Data Science Skills Gap: The rising tide of digital technology is rapidly defining the twenty-first century.
Our every transaction, online interaction and the connected product is producing more and more data. And this means we’re increasingly able to derive powerful insight into human behaviour, preferences, trends and forecasts.
Around the world, such changes are providing a great opportunity. By 2020 the value of big data to the UK economy will be some £241 billion, creating 157,000 new big data-led jobs.
But such developments are not without their challenges.

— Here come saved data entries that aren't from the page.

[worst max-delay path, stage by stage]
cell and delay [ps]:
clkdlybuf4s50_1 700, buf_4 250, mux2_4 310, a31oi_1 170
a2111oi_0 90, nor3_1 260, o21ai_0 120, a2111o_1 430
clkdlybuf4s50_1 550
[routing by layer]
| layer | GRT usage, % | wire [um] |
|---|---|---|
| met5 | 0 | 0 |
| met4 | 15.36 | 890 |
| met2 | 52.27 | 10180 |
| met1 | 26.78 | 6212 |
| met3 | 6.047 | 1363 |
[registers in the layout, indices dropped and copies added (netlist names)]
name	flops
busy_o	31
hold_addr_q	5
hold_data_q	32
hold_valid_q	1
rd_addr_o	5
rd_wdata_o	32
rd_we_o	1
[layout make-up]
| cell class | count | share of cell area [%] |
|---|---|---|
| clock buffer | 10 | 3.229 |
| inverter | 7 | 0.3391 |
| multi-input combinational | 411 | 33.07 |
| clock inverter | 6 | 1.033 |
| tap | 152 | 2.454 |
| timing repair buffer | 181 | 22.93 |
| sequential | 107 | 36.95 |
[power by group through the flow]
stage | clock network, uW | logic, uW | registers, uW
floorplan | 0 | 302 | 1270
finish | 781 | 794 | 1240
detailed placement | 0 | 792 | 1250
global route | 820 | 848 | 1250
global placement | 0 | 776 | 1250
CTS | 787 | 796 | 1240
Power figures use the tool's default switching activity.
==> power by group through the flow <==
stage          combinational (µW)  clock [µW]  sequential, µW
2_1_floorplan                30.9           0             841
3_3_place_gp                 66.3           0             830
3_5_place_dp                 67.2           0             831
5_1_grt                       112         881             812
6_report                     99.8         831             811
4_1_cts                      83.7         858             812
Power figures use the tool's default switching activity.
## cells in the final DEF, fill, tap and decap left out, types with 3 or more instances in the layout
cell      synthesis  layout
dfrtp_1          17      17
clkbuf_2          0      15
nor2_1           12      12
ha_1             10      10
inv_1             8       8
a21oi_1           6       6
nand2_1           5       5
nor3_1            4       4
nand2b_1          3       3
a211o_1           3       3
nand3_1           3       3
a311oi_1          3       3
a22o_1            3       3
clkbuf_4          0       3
## config.mk

```make
export PLATFORM = sky130hd
export DESIGN_NAME = matmul_operand_loader
export DESIGN_NICKNAME = d
export VERILOG_FILES = /design/src/rtl/matmul_pkg.sv /design/src/rtl/operand_write_port.sv /design/src/rtl/matmul_operand_loader.sv
export SDC_FILE = /design/constraint.sdc
export NUM_CORES = 1
export LEC_CHECK = 0
export CAP_MARGIN = 20
export CORE_ASPECT_RATIO = 0.8
export CORE_MARGIN = 3
export CORE_UTILIZATION = 38
export CTS_BUF_LIST = sky130_fd_sc_hd__clkbuf_8
export DETAILED_ROUTE_END_ITERATION = 6
export GPL_TIMING_DRIVEN = 0
export PLACE_DENSITY = 0.78
export SETUP_SLACK_MARGIN = 0.4
export SYNTH_ARGS = -nofsm -noshare
export SYNTH_HDL_FRONTEND = slang
export SYNTH_SLANG_ARGS = --single-unit
```

## constraint.sdc

```tcl
create_clock -name clk -period 1.9 [get_ports clk]
set_clock_uncertainty 0.15 [all_clocks]
set_input_delay 0.38 -clock clk [delete_from_list [all_inputs] [get_ports clk]]
set_output_delay 0.38 -clock clk [all_outputs]
set_load 0.03 [all_outputs]
```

Companies now wrestle with volumes of data and information that have never been encountered before. And the growth of big data shows no sign of slowing.
For instance, the total supply of information stored digitally and accessible to web users is now a monumental 4.4 trillion gigabytes. Most of this has been produced in the last few years. By 2020, this will amount to a 20,000-fold increase in the volume of data produced by businesses since 2000.
Firms are embracing these changes. They’re becoming increasingly data-driven, using larger amounts of data in everyday operations and investing in technology, processes and people. By 2020, 82% of UK executives plan to invest in AI, 70% in automation and 57% in blockchain.
But integral to enabling such processes and technologies are Data Scientists. Seen as the futurologists of digital technology, they also have claim to the “sexiest job of the 21st century”.
Data Science Skills Gap: Data Science & Scientists
The discipline of data science synthesizes the realms of statistics, mathematics and computer science with those of business intelligence and strategy. Through the application of scientific methods and innovations like machine learning, artificial intelligence, and data visualisation, data science turns vast quantities of available data into information.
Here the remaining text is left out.